India’s biggest bank State Bank of India or SBI today lowered lending rates, making loans cheaper. SBI cut its MCLR or marginal cost of fund based lending rate by 5 basis points across all tenors, its 7th consecutive cut in borrowing rates in FY 2019-20. After the rate cut, SBI’s one-year MCLR will come down to 8% per annum, with effect from November 10, 2019.
The one-year MCLR is the benchmark against which most retail loans such as home loan and auto loan are priced. HDFC Bank had earlier this week cut marginal-cost based lending rate (MCLR) for various tenors by up to 10 basis points (bps).
MCLR is closely linked to the bank’s actual deposit rates. If your home loan is linked to one-year MCLR, your interest rate will get reset only after the completion of one year.
SBI today also announced a revision in fixed deposit rates or FD rates by 15 basis points for deposits for one year to less than two years maturity.
SBI also slashed bulk deposit rates by 30-75 bps across tenors. The bank cited adequate liquidity in the system for lowering FD rates.
The Reserve Bank of India so far this year cut repo rate by a cumulative 135 basis points.
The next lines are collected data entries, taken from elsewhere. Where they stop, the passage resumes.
[config.mk]
export PLATFORM = sky130hd
export DESIGN_NAME = key_direction_queue
export DESIGN_NICKNAME = d
export VERILOG_FILES = /design/src/rtl/key_direction_queue_pkg.sv /design/src/rtl/key_direction_queue_debouncer.sv /design/src/rtl/key_direction_queue.sv
export SDC_FILE = /design/constraint.sdc
export NUM_CORES = 1
export LEC_CHECK = 0
export BUFFER_PORTS_ARGS = -buffer_cell sky130_fd_sc_hd__buf_2
export CAP_MARGIN = 20
export CORE_ASPECT_RATIO = 1.25
export CORE_UTILIZATION = 54
export DETAILED_ROUTE_END_ITERATION = 10
export PLACE_DENSITY_LB_ADDON = 0.15
export SKIP_LAST_GASP = 1
export SYNTH_ARGS = -nofsm -noshare
export SYNTH_HDL_FRONTEND = slang
export SYNTH_HIERARCHICAL = 1
export SYNTH_SLANG_ARGS = --single-unit
[constraint.sdc]
create_clock -name clk -period 6.7 [get_ports clk]
set_input_delay 0.335 -clock clk [delete_from_list [all_inputs] [get_ports clk]]
set_output_delay 0.335 -clock clk [all_outputs]
set_load 0.1 [all_outputs]
[src/rtl/key_direction_queue_pkg.sv]
// Shared definitions for the maze-game key input stage and the player controller.
// Direction codes map key index i directly to direction code i.
package key_direction_queue_pkg;

  localparam int NUM_KEYS = 4;

  typedef enum logic [1:0] {
    DIR_POS_X = 2'd0,
    DIR_POS_Y = 2'd1,
    DIR_NEG_X = 2'd2,
    DIR_NEG_Y = 2'd3
  } dir_t;

  typedef struct packed {
    logic hit;
    dir_t dir;
  } push_req_t;

  // Lowest-index set bit wins, so KEY0 has priority when presses coincide.
  function automatic push_req_t pick_pending(input logic [NUM_KEYS-1:0] pend);
    push_req_t r;
    r.hit = 1'b0;
    r.dir = DIR_POS_X;
    for (int i = NUM_KEYS - 1; i >= 0; i--) begin
      if (pend[i]) begin
        r.hit = 1'b1;
        r.dir = dir_t'(2'(i));
      end
    end
    return r;
  endfunction

endpackage

[src/rtl/key_direction_queue_debouncer.sv]
// One key: two-flop synchroniser, inversion to active-high, and a stability
// counter that only lets a level change through after a sustained difference.
module key_debouncer #(
  parameter int DEBOUNCE_CYCLES = 500000
) (
  input  logic clk,
  input  logic rst,
  input  logic key_n,
  output logic level
);

  localparam int CNT_W = $clog2(DEBOUNCE_CYCLES + 1);

  logic [1:0]       sync;
  logic [CNT_W-1:0] cnt;
  logic             sample;

  assign sample = sync[1];

  // The counter runs while the synced sample disagrees with the accepted level;
  // acceptance lands DEBOUNCE_CYCLES+2 edges after a clean key change.
  always_ff @(posedge clk) begin
    if (rst) begin
      sync  <= '0;
      cnt   <= '0;
      level <= 1'b0;
    end else begin
      sync <= {sync[0], ~key_n};
      if (sample == level) begin
        cnt <= '0;
      end else if (cnt == CNT_W'(DEBOUNCE_CYCLES)) begin
        level <= sample;
        cnt   <= '0;
      end else begin
        cnt <= cnt + 1'b1;
      end
    end
  end

endmodule

[src/rtl/key_direction_queue.sv]
// Debounced key presses become direction requests queued in a small FIFO,
// drained by the player-movement controller with a valid/ack handshake.
module key_direction_queue
  import key_direction_queue_pkg::*;
#(
  parameter int DEBOUNCE_CYCLES = 500000,
  parameter int FIFO_DEPTH      = 4
) (
  input  logic       clk,
  input  logic       rst,
  input  logic [3:0] key_n,
  input  logic       flush,
  input  logic       dir_ack,
  output logic       dir_valid,
  output logic [1:0] dir,
  output logic [3:0] keys_held,
  output logic       overflow
);

  localparam int PTR_W = $clog2(FIFO_DEPTH);
  localparam int CNT_W = PTR_W + 1;

  logic [NUM_KEYS-1:0] held_q;
  logic [NUM_KEYS-1:0] press;
  logic [NUM_KEYS-1:0] pending;
  logic [NUM_KEYS-1:0] pend_clr;
  dir_t                mem [FIFO_DEPTH];
  logic [PTR_W-1:0]    rd_ptr;
  logic [PTR_W-1:0]    wr_ptr;
  logic [PTR_W-1:0]    tail_ptr;
  logic [CNT_W-1:0]    count;
  push_req_t           req;
  logic                pop;
  logic                full;
  logic                dup;
  logic                do_push;
  logic                drop_full;

  for (genvar i = 0; i < NUM_KEYS; i++) begin : g_deb
    key_debouncer #(
      .DEBOUNCE_CYCLES(DEBOUNCE_CYCLES)
    ) u_deb (
      .clk  (clk),
      .rst  (rst),
      .key_n(key_n[i]),
      .level(keys_held[i])
    );
  end

  assign press    = keys_held & ~held_q;
  assign req      = pick_pending(pending);
  assign pend_clr = req.hit ? (NUM_KEYS'(1) << req.dir) : '0;

  assign dir_valid = (count != '0);
  assign dir       = mem[rd_ptr];
  assign full      = (count == CNT_W'(FIFO_DEPTH));
  assign tail_ptr  = wr_ptr - PTR_W'(1);
  assign pop       = dir_valid & dir_ack;

  // A request matching the newest queued entry adds nothing for the mover.
  assign dup       = dir_valid && (req.dir == mem[tail_ptr]);
  assign do_push   = req.hit && !dup && (!full || pop);
  assign drop_full = req.hit && !dup && full && !pop;

  always_ff @(posedge clk) begin
    if (rst) begin
      held_q   <= '0;
      pending  <= '0;
      rd_ptr   <= '0;
      wr_ptr   <= '0;
      count    <= '0;
      overflow <= 1'b0;
      for (int i = 0; i < FIFO_DEPTH; i++) mem[i] <= DIR_POS_X;
    end else begin
      held_q <= keys_held;
      if (flush) begin
        pending <= '0;
        rd_ptr  <= '0;
        wr_ptr  <= '0;
        count   <= '0;
      end else begin
        pending <= (pending & ~pend_clr) | press;
        if (do_push) begin
          mem[wr_ptr] <= req.dir;
          wr_ptr      <= wr_ptr + 1'b1;
        end
        if (pop) rd_ptr <= rd_ptr + 1'b1;
        count <= count + CNT_W'(do_push) - CNT_W'(pop);
        if (drop_full) overflow <= 1'b1;
      end
    end
  end

endmodule

==> Yosys cells after proc, flatten, opt, wreduce, memory -nomap -nowiden <==
Memories as Yosys holds them, arrays and structs flattened. A register that Yosys moved wholly into a read port is not among the register bits.
Cells that the tools add are included.
{ "totals": {"regBits": 104, "in_bits": 8, "elab_cells": 91, "output_inout_bits": 8, "ram_bits": 8, "mem_count": 1} }
{ "mem_list": {"columns": ["name", "words", "word_bits", "rd", "rd_ports_with_merged_regs", "write_ports", "line", "source"], "rows": [
  ["mem", 4, 2, 2, 1, 4, "key_direction_queue.sv:27", "dir_t mem [FIFO_DEPTH];"]
]} }
{ "classes": {"n_eq_ne": 10, "addsub": 9, "shift": 1, "n_bitwise": 15, "muxes": 16, "n_reduce_logical": 21} }
{ "ops": {"columns": ["operator", "count"], "rows": [
  ["adder 19 x 1 -> 19 bit, second input constant", 4],
  ["== test 19 bit, second input constant", 4],
  ["two-way mux 3 bit", 4],
  ["OR reduction 3 bit", 4],
  ["AND reduction 2 bit", 5],
  ["NOT 1 bit", 9],
  ["AND 4 bit", 2],
  ["two-way mux 2 bit", 4],
  ["NOT 4 bit", 2],
  ["two-way mux 1 bit", 7],
  ["logical AND 1 bit", 5],
  ["adder 2 x 1 -> 2 bit, second input constant", 2],
  ["== test 1 bit", 4],
  ["two-way mux 4 bit", 1],
  ["OR 4 bit", 1],
  ["OR reduction 2 bit", 2],
  ["<< shifter 1 x 2 -> 4 bit, first input constant", 1],
  ["adder 3 x 1 -> 3 bit", 1],
  ["== test 3 bit, second input constant", 1],
  ["zero test 1 bit", 3],
  ["nonzero test 3 bit", 1],
  ["subtractor 3 x 1 -> 3 bit", 1],
  ["== test 2 bit", 1],
  ["subtractor 2 x 1 -> 2 bit, second input constant", 1],
  ["2 further kinds", 2]
]} }

==> Logic depth before layout (Yosys ltp) <==
{ "depth": {"depth_word": 15, "depth_mapped": 11} }

==> Cells and area by module <==
The synthesis kept the hierarchy.
{ "by_module_without_submodules": {"columns": ["mod", "seq_area_each_um2", "area_per_inst_um2", "instances", "cells_each"], "rows": [
  ["key_debouncer", 440.4, 988.4, 4, 110],
  ["key_direction_queue", 600.6, 1197.4, 1, 109]
]} }

==> Worst setup path before layout <==
OpenSTA, ideal clock, no wires.
{ "synth_timing": {"path_kind": "register to register", "start": "register wr_ptr[0]", "end": "register count[2]", "setup_slack_ns": 4.095, "path_buffers": 1, "period_less_slack_ns": 2.605, "setup_ns": 0.128, "t_required_ns": 6.572, "path_stages_with_launch": 12, "t_arrival_ns": 2.477, "cell_sequence": "dfxtp_1 > buf_6 > mux4_2 > xnor2_2 > o31a_1 > nand3_1 > nand2_1 > ha_1 > fa_1 > xnor2_1 > xnor2_1 > nor2_1"} }
{ "synth_via": {"elab_chain_len": 9} }
{ "synth_lines": {"columns": ["item", "line", "source"], "rows": [
  ["start: declaration", "key_direction_queue.sv:29", "logic [PTR_W-1:0] wr_ptr;"],
  ["start signal: assignment", "key_direction_queue.sv:85", "wr_ptr <= wr_ptr + 1'b1;"],
  ["subtractor 2 x 1 -> 2 bit", "key_direction_queue.sv:57", "assign tail_ptr = wr_ptr - PTR_W'(1);"],
  ["memory read (4 x 2 bit)", null, null],
  ["== test 2 bit", "key_direction_queue.sv:61", "assign dup = dir_valid && (req.dir == mem[tail_ptr]);"],
  ["logical AND 1 bit", "key_direction_queue.sv:61", null],
  ["zero test 1 bit", "key_direction_queue.sv:62", "assign do_push = req.hit && !dup && (!full || pop);"],
  ["logical AND 1 bit (2 in series)", "key_direction_queue.sv:62", null],
  ["adder 3 x 1 -> 3 bit", "key_direction_queue.sv:88", "count <= count + CNT_W'(do_push) - CNT_W'(pop);"],
  ["subtractor 3 x 1 -> 3 bit", "key_direction_queue.sv:88", null],
  ["end signal: assignment", "key_direction_queue.sv:88", null],
  ["end: declaration", "key_direction_queue.sv:31", "logic [CNT_W-1:0] count;"]
]} }
Every way passes these cells.
A chain may end at the register's enable or synchronous reset.

==> Worst setup path after layout <==
Same ends and word-level chain as after synthesis.

==> flow_summary.ini <==
[yosys]
synthTopCellsByArea = dfxtp_1, xnor2_1, nor2_1, edfxtp_1, nor4_1
async_flop_share_pct = 0
ys_warn_count = 6
synth-seq-cells = 114
synth_top_area_share_pct = 41.2
syn-num-nets = 567
ys_types = 43
syn_area_sq_mm = 0.00515
ys_seq_area_share_pct = 45.9
yosysTopAreaCell = dfxtp_1
synth_cells = 549
synth_area_per_cell_sq_um = 9.38
synth-edff-count = 8
synth_flop_cell = dfxtp_1

[floorplan]
ioPinCount = 16
core_area_sq_mm = 0.00922
die_h_microns = 111
fp.dieW_microns = 89.4
rows = 39
die_area_sq_mm = 0.00994
start_util_pct = 55.9

[power_and_ir_drop]
p_comb_share_pct = 1.5
p_switching_w = 0.000324
intPower_w = 0.00124
pwr_density_cell_mw_per_mm2 = 266
vdd_drop_max_mv = 0.171
cellLeakagePower_nw = 1.77
swShare_pct = 20.7
seqPwrFrac_pct = 44.2
pwr-share-clk_pct = 54.2
total_power_w = 0.00157

[timing]
finalSetupViolCount = 0
fin_ws_ns = 3.72
slew_violations = 0
setup-tns-final_ns = 0
tightest_slew_ns = 0.676
rsz0062_at_grt = false
hold_viol_final = 0
clock_skew_ns = 0.0102
min_period_over_period_pct = 44.4
max_slew_margin_pct = 54.3
clock.fmax_ghz = 0.336
layout_min_cycle_time_ns = 2.98

[global_route]
antenna_found_initial = 0
grt_max_degree = 28
grt.met1_usage_pct = 22.8
grt_overflow = 0
grt_pass1_vias = 3706
grt_pass1_wl_microns = 15800
grt.busiest_layer = met2
use_met3_pct = 6.55
gr-usage-all-layers_pct = 20.6
grt_util_met2_pct = 34.2

[setup_path]
crit-reg2reg-launch = wr_ptr[0]
start_kind = register
cp_top_family = adder cells
cp.required_ns = 6.99
crit_arrival_ns = 3.27
critPathKind = reg -> reg
cp_max_fo = 10
path_cells = mux4_2 > xnor2_2 > o31a_1 > nand3_1 > nand2_1 > ha_1 > fa_1 > xnor2_1 > xnor2_1 > nor2_1
rrSetupSlack_ns = 3.72
worst_r2r_endpoint = count[2]
worst_r2r_path_depth = 10
crit_buf_inv = 0
max_stage_delay_ns = 0.60
crit_path_top_delay_cell = mux4_2
end_kind = register
crit_top_cell = xnor2_1

[place]
place_congestion = 0.854
port_buffers = 15
placed_area_sq_mm = 0.00531
dp_hpwl_microns = 6290
dpl_worst_slack_ns = 3.75

[cts]
cts_tree = built
clk_pin_slew_ns = 0.05
numCtsBuffers = 17
cts-root-buf = clkbuf_16
clock-sinks = 114
post_cts_buffers = 0
clock_latency_ns = 0.41
clockBufferDepth = 2
cts_resized = 0
cts_max_level = 4
ctsHoldBuffers = 0

[finish]
final_area_sq_mm = 0.00588
area_growth_pct = 14.2
fill_cells = 767
final_util_pct = 63.8
drive_gt1_share_pct = 12.9
design.final.nets = 593
antenna_cells = 0
multi_input_area_sq_mm = 0.00258
seq_area_sq_mm = 0.00236

[routing]
wl_per_cell_microns = 13.0
drc = 0
via_per_inst = 5.41
drt_iter0_drc = 111
num_vias = 3847
ant_nets = 0
routed_wirelength_microns = 9220
drtPass1Iterations = 4

[flow_run]
cap_viol_max_count = 0

[min_path]
min_from = key_n[0]
hold-path-cell-count = 2
holdPathEnd = g_deb[0].u_deb/sync[0]
min_path_type = in -> reg

[status]
status = finished, final reports clean
[power groups by stage]
stage | clock network [W] | registers, W | logic (W)
6_report | 0.000850 | 0.000693 | 0.0000241
3_5_place_dp | 0 | 0.000707 | 0.0000243
5_1_grt | 0.000903 | 0.000693 | 0.0000265
3_3_place_gp | 0 | 0.000707 | 0.0000238
2_1_floorplan | 0 | 0.000707 | 0.0000176
4_1_cts | 0.000872 | 0.000693 | 0.0000244
[metal layers]
layer / vias to the layer above / share of wire, %
met4: 0 / 2.3
li1: 1974 / -
met5: - / 0
met3: 19 / 3.3
met1: 1800 / 43
met2: 54 / 51
[layout make-up]
| type | instances | area share (%) |
|---|---|---|
| Multi-Input combinational cell | 390 | 43.9 |
| Sequential cell | 114 | 40.1 |
| Clock buffer | 19 | 7.36 |
| Tap cell | 123 | 2.62 |
| Clock inverter | 13 | 2.36 |
| Inverter | 37 | 2.36 |
| Timing Repair Buffer | 15 | 1.28 |
[stage by stage]
step	hold slack (ns)	cells
after floorplan	0.371	549
after global placement	0.378	679
after detailed placement	0.383	679
after CTS	0.0569	711
after global routing	0.0694	711
final	0.0760	711
[cell families (layout without fill, tap and decap cells)]
| kind of cell | after synthesis | after routing | share of synthesized area (%) |
|---|---|---|---|
| AND/OR/NAND/NOR | 260 | 260 | 27.3 |
| multiplexers | 4 | 4 | 1.75 |
| XOR/XNOR | 70 | 70 | 12.2 |
| flip-flops | 114 | 114 | 45.9 |
| buffers and inverters | 45 | 84 | 4.01 |
| AO/OA/AOI/OAI | 46 | 46 | 6.29 |
| adder cells (fa/ha/maj) | 10 | 10 | 2.57 |
[how the worst max path moves through the flow]
stage	startpoint	end	slack [ns]	depth (start not counted)
floorplan	wr_ptr[0]	count[2]	4.10	11
global placement	wr_ptr[0]	count[2]	3.85	10
finish	wr_ptr[0]	count[2]	3.72	10
global route	wr_ptr[0]	count[2]	3.62	10
CTS	wr_ptr[0]	count[2]	3.72	10
detailed placement	wr_ptr[0]	count[2]	3.75	10
[synthesized netlist by cell type (5+ instances only)]
cell type	count
a21oi_1	18
nor3_1	16
nor4_1	29
nand3_1	21
nor2b_1	9
or3_1	8
nand3_2	8
edfxtp_1	8
inv_1	37
nand2_1	17
nand4_1	21
or4_1	5
nor2_1	99
xor2_1	6
o21ai_0	10
xnor2_1	62
buf_6	5
ha_1	9
dfxtp_1	106
[worst register-to-register path, cell delays in order, from the launching register on]
cell,delay [ns]
dfxtp_1,0.56
mux4_2,0.61
xnor2_2,0.17
o31a_1,0.36
nand3_1,0.11
nand2_1,0.06
ha_1,0.20
fa_1,0.40
xnor2_1,0.19
xnor2_1,0.15
nor2_1,0.06
[state kept, by name (all words and copies together), names as in the netlist, named ones only]
signal             count
pending                4
held_q                 4
rd_ptr                 2
mem                    8
g_deb.u_deb/level      4
overflow               1
wr_ptr                 2
count                  3
g_deb.u_deb/sync       8
g_deb.u_deb/cnt       76
[cell usage in the layout, fill, tap and decap left out, types with 5 or more instances in the layout]
master	count
buf_2	15
a21oi_1	18
dfxtp_1	106
inv_1	37
nor3_1	16
xnor2_1	62
clkbuf_16	17
xor2_1	6
nor4_1	29
or3_1	8
ha_1	9
o21ai_0	10
nand3_1	21
edfxtp_1	8
nand4_1	21
or4_1	5
nor2b_1	9
clkinvlp_4	5
nand3_2	8
nand2_1	17
nor2_1	99
Power figures use the tool's default switching activity.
Many banks have linked their retail lending rates to an external benchmark and even lowered the marginal cost of funds-based lending rate (MCLR).
SBI, for example, has a repo rate-linked home loan product under which it charges a spread of 265 basis points over the RBI’s repo rate (currently at 5.4%) to calculate its external benchmark-based lending rate, which comes to 8.05%. SBI also charges a premium for calculating effective home loan rate for customers.